Liouville type theorems for the fractional Navier-Stokes equations without the integrability condition of velocity in $\mathbb{R}^3$

TL;DR

This paper establishes Liouville type theorems for fractional Navier-Stokes equations in three dimensions, showing solutions must be trivial under certain boundedness and convergence conditions without requiring velocity integrability.

Contribution

It proves that smooth solutions converging to a nonzero constant at infinity are trivial, without assuming velocity integrability, using advanced harmonic analysis techniques.

Findings

Solutions must be trivial if they converge to a nonzero constant at infinity.

No integrability condition on velocity is necessary for the Liouville theorem.

Utilizes Lizorkin's multiplier theorem and commutator estimates for the fractional Navier-Stokes system.

Abstract

Motivated by the classification of solutions of harmonic functions, we investigate Liouville type theorems for the fractional Navier-Stokes equations in $\mathbb{R}^3$ under some conditions on the boundedness of fractional derivatives.

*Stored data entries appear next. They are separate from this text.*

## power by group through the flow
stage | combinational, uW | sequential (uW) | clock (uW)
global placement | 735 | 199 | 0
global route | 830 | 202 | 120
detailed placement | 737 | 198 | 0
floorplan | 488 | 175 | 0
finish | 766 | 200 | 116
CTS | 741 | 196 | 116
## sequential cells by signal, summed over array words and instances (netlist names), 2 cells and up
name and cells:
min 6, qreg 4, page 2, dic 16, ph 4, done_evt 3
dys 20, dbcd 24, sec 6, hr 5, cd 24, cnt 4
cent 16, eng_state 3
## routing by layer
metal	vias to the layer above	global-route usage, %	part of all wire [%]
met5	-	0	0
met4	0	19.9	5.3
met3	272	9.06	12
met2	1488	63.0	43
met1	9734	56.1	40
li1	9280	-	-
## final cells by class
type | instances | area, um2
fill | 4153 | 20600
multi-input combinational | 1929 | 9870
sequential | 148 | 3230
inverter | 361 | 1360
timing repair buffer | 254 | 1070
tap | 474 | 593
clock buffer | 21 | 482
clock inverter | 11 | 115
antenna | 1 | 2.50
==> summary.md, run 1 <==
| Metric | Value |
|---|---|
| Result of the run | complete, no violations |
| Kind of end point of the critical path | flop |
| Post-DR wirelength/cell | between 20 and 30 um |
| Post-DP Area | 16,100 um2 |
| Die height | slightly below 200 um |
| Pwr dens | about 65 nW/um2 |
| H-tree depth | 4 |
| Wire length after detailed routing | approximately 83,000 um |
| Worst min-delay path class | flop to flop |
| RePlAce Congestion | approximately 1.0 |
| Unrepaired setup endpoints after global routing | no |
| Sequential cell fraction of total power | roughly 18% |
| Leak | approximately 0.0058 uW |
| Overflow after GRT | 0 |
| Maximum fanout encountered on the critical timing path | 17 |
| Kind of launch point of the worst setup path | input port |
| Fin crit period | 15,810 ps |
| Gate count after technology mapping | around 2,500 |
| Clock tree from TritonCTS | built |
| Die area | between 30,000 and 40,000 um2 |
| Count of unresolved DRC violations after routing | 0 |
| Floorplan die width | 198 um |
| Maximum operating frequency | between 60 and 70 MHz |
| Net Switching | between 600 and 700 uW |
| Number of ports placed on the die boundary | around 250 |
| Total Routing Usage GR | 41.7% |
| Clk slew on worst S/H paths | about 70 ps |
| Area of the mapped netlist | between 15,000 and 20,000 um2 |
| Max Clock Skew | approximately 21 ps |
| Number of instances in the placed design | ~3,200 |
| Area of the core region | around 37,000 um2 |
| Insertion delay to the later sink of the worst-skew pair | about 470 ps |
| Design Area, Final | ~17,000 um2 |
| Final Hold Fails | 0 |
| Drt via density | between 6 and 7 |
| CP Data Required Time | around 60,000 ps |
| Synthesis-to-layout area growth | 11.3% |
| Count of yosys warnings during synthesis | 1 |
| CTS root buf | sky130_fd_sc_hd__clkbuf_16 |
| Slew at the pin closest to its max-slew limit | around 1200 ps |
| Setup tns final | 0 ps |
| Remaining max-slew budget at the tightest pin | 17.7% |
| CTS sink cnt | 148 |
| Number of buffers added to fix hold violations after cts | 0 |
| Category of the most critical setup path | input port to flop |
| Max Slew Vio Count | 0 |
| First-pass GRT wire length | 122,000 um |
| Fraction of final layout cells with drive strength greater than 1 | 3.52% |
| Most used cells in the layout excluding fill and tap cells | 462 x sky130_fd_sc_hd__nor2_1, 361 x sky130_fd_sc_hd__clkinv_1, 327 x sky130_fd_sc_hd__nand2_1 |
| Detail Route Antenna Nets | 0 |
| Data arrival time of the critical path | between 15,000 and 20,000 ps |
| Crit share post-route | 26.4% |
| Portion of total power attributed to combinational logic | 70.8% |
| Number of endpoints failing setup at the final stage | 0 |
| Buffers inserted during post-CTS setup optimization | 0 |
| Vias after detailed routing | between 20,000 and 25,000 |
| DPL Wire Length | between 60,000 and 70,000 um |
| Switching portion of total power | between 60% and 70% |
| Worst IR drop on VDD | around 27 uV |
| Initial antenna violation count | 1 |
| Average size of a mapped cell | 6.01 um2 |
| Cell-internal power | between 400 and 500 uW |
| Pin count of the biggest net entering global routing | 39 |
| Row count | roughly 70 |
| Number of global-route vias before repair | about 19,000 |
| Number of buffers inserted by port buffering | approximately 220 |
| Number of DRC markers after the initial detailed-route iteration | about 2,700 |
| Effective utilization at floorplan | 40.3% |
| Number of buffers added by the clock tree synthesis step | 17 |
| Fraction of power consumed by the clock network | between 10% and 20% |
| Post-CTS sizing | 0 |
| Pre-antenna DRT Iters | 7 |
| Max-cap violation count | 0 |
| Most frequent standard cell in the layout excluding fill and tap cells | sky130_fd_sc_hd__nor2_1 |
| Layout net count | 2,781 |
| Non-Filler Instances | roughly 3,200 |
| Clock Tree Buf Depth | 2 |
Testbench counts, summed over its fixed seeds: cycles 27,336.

We prove that the smooth solution must be a trivial solution provided that it uniformly converges to a nonzero constant vector at infinity by applying Lizorkin's multiplier theorem to establish \(L^p\) estimates for the fractional linear Oseen system and Coifman-McIntosh-Meyer type commutator estimates for the dissipation term. It is noteworthy that the integrability of velocity is not required here.